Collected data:
========================
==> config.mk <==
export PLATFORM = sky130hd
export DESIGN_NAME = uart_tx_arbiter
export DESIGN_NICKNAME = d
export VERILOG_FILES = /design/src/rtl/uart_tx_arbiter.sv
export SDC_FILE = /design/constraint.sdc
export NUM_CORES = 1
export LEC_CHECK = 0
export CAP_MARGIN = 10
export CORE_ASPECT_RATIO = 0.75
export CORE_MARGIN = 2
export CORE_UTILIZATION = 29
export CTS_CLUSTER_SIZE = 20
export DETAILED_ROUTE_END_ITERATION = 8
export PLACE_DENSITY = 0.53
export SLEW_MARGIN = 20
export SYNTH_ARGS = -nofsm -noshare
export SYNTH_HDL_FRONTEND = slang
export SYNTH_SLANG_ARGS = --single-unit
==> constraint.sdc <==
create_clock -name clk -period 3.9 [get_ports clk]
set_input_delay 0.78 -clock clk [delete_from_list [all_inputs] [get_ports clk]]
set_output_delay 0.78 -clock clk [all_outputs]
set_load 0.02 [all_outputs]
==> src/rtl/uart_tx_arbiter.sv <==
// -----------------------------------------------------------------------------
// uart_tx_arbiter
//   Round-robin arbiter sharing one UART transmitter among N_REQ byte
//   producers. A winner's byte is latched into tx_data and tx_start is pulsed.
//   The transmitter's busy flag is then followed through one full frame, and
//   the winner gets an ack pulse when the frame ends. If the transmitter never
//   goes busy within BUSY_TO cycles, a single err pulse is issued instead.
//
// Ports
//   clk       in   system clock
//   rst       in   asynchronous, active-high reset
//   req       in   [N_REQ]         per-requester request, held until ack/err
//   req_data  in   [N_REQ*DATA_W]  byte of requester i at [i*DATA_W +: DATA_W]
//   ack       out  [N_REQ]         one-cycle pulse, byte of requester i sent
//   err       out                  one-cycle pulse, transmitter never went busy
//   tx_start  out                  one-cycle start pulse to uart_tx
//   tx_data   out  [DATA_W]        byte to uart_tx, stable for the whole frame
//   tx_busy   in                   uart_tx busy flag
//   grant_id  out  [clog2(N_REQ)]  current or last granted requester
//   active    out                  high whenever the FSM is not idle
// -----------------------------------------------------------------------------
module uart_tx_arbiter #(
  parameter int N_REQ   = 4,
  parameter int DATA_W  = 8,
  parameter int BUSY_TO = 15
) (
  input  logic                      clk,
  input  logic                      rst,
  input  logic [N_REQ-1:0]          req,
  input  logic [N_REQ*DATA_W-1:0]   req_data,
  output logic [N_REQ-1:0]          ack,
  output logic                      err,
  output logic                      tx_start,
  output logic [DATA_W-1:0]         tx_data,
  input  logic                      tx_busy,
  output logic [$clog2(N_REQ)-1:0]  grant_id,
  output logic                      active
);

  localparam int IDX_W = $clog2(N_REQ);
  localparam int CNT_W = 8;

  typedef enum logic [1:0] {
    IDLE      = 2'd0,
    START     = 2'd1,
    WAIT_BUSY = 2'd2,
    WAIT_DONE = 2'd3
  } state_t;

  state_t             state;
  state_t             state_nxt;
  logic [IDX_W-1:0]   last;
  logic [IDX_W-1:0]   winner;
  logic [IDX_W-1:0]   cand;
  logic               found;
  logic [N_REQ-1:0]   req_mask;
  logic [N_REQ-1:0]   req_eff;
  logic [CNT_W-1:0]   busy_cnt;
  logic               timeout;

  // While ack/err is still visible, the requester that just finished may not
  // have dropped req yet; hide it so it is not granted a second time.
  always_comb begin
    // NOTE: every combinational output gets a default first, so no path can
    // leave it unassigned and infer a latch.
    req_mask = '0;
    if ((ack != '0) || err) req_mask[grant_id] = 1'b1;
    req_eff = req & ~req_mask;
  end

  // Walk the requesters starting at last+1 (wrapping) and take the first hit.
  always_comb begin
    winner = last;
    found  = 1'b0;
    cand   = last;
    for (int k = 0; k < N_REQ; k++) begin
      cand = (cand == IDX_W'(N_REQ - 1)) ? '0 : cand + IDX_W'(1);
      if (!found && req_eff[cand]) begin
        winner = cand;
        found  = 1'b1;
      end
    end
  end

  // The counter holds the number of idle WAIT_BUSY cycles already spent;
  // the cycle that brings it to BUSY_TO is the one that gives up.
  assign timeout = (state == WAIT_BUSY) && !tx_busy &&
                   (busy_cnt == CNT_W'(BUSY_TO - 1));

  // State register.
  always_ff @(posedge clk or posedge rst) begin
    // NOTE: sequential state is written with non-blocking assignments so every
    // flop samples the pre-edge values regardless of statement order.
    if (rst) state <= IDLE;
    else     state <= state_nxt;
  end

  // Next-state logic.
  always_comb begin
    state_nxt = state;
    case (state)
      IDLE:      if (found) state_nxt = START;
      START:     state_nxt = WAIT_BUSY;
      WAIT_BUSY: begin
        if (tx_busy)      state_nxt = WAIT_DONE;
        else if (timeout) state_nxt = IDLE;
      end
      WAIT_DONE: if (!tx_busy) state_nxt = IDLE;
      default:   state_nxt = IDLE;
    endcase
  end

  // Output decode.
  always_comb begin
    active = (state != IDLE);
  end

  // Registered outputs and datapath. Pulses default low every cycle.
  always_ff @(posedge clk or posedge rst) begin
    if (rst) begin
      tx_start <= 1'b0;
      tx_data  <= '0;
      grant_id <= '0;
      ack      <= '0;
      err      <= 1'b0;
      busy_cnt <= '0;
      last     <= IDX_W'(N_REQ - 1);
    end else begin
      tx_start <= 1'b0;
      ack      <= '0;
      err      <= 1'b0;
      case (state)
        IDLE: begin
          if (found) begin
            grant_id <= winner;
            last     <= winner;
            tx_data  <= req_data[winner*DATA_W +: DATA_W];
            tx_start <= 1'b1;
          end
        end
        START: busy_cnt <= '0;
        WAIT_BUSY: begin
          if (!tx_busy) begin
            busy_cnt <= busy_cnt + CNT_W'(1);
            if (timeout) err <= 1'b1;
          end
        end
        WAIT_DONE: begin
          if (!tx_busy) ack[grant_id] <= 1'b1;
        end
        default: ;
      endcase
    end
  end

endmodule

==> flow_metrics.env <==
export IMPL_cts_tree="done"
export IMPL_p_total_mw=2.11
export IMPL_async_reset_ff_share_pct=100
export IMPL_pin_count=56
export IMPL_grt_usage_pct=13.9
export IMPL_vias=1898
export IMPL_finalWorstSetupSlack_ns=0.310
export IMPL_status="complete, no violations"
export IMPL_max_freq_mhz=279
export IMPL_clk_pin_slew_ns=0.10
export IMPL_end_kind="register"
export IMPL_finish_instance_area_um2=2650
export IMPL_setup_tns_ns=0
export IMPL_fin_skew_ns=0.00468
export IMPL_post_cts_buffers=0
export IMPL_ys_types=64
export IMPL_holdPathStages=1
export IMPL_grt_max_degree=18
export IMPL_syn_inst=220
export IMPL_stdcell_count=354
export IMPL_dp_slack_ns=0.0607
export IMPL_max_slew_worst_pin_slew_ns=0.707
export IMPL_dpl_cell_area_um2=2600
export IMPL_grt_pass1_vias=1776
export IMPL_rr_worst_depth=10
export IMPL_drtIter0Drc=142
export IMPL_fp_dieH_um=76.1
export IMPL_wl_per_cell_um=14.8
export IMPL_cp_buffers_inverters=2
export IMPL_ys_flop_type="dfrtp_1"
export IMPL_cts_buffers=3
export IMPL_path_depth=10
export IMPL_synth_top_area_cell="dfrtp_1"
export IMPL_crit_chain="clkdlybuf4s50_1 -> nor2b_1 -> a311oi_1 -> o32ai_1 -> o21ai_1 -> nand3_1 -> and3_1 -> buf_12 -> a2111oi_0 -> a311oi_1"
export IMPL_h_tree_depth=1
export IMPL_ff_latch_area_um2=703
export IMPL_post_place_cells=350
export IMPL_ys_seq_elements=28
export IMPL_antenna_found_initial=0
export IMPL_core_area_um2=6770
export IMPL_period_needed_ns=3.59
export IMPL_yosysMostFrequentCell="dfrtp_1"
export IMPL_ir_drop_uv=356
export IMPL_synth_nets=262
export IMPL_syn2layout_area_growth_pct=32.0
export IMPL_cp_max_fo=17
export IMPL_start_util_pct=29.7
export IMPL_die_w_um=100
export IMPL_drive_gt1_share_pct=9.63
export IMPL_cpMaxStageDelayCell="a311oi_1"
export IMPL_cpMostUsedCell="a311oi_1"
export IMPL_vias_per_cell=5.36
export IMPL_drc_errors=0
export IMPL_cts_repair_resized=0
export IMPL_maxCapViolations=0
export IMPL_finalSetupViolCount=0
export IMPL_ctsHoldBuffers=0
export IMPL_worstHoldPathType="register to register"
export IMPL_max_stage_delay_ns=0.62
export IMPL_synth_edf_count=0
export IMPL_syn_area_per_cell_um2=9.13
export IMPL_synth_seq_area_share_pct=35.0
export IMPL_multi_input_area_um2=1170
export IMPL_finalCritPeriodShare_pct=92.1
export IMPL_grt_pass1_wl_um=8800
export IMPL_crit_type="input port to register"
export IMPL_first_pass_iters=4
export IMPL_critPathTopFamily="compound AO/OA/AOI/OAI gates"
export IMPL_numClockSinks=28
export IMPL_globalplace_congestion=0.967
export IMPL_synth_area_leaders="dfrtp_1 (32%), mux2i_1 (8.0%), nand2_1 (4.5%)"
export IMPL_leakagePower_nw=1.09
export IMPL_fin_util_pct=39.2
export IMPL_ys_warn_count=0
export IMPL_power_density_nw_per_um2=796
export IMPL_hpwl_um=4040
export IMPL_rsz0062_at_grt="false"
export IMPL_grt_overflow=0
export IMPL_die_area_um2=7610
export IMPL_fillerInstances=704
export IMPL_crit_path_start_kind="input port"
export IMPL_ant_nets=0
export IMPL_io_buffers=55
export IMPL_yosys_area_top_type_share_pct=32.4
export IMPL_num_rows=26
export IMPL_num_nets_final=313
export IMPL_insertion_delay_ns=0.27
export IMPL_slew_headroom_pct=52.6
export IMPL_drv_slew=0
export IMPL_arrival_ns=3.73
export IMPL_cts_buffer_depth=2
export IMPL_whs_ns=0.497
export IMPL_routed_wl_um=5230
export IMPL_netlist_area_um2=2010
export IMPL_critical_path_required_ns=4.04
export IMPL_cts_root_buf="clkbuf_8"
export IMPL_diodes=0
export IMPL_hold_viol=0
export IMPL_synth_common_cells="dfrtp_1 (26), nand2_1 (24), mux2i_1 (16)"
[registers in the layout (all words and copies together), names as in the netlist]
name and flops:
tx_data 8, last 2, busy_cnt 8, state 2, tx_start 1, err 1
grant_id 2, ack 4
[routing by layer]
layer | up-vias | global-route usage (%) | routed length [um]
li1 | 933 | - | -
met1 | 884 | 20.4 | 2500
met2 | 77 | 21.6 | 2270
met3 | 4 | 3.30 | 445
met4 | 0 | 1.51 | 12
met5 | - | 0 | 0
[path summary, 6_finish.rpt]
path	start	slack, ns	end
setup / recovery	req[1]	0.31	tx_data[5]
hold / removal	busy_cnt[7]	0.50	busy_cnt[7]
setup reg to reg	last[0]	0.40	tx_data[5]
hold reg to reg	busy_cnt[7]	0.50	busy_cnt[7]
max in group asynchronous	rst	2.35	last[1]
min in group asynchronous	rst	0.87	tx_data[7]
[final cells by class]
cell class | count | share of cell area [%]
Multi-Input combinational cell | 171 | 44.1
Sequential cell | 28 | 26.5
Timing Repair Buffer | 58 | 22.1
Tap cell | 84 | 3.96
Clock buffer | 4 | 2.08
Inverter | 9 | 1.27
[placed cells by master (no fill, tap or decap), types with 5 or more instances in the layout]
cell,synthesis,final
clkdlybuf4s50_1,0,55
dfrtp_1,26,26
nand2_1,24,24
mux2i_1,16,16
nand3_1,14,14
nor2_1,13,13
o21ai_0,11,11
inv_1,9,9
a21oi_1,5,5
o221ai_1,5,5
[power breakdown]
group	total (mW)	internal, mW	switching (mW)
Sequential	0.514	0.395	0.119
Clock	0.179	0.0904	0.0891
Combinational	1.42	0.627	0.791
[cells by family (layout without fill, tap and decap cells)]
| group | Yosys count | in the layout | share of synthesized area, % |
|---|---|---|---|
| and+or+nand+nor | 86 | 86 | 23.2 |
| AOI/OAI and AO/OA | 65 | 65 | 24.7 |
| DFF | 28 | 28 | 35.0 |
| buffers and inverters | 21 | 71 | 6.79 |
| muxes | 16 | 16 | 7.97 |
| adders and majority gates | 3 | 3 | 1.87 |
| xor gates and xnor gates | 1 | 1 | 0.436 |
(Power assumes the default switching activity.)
========================
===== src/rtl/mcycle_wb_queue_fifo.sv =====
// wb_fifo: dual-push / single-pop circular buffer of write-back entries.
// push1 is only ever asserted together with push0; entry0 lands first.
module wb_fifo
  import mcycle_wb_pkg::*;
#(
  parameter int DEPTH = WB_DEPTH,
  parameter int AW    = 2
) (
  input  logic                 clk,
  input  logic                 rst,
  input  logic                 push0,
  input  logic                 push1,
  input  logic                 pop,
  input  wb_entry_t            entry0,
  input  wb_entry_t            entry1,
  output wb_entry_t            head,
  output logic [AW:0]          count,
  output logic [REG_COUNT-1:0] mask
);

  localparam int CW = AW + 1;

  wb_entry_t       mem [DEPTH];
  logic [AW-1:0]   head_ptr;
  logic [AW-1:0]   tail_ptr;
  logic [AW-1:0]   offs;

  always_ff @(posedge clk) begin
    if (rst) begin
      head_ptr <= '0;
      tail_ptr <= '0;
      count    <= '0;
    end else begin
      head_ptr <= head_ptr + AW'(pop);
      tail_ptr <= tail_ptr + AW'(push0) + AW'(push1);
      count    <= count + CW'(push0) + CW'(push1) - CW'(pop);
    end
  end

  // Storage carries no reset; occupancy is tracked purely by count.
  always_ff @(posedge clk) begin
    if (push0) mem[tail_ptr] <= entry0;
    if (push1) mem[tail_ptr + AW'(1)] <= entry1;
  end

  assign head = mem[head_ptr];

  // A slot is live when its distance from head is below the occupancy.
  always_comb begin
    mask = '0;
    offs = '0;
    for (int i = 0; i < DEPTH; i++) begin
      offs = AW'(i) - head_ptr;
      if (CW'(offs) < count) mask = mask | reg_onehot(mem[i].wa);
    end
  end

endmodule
========================
PROBLEM STATEMENT:
Search the entries above for the string "localparam". Copy each line that holds it.

RESULT OF THE EXERCISE:
  localparam int IDX_W = $clog2(N_REQ);
  localparam int CNT_W = 8;
  localparam int CW = AW + 1;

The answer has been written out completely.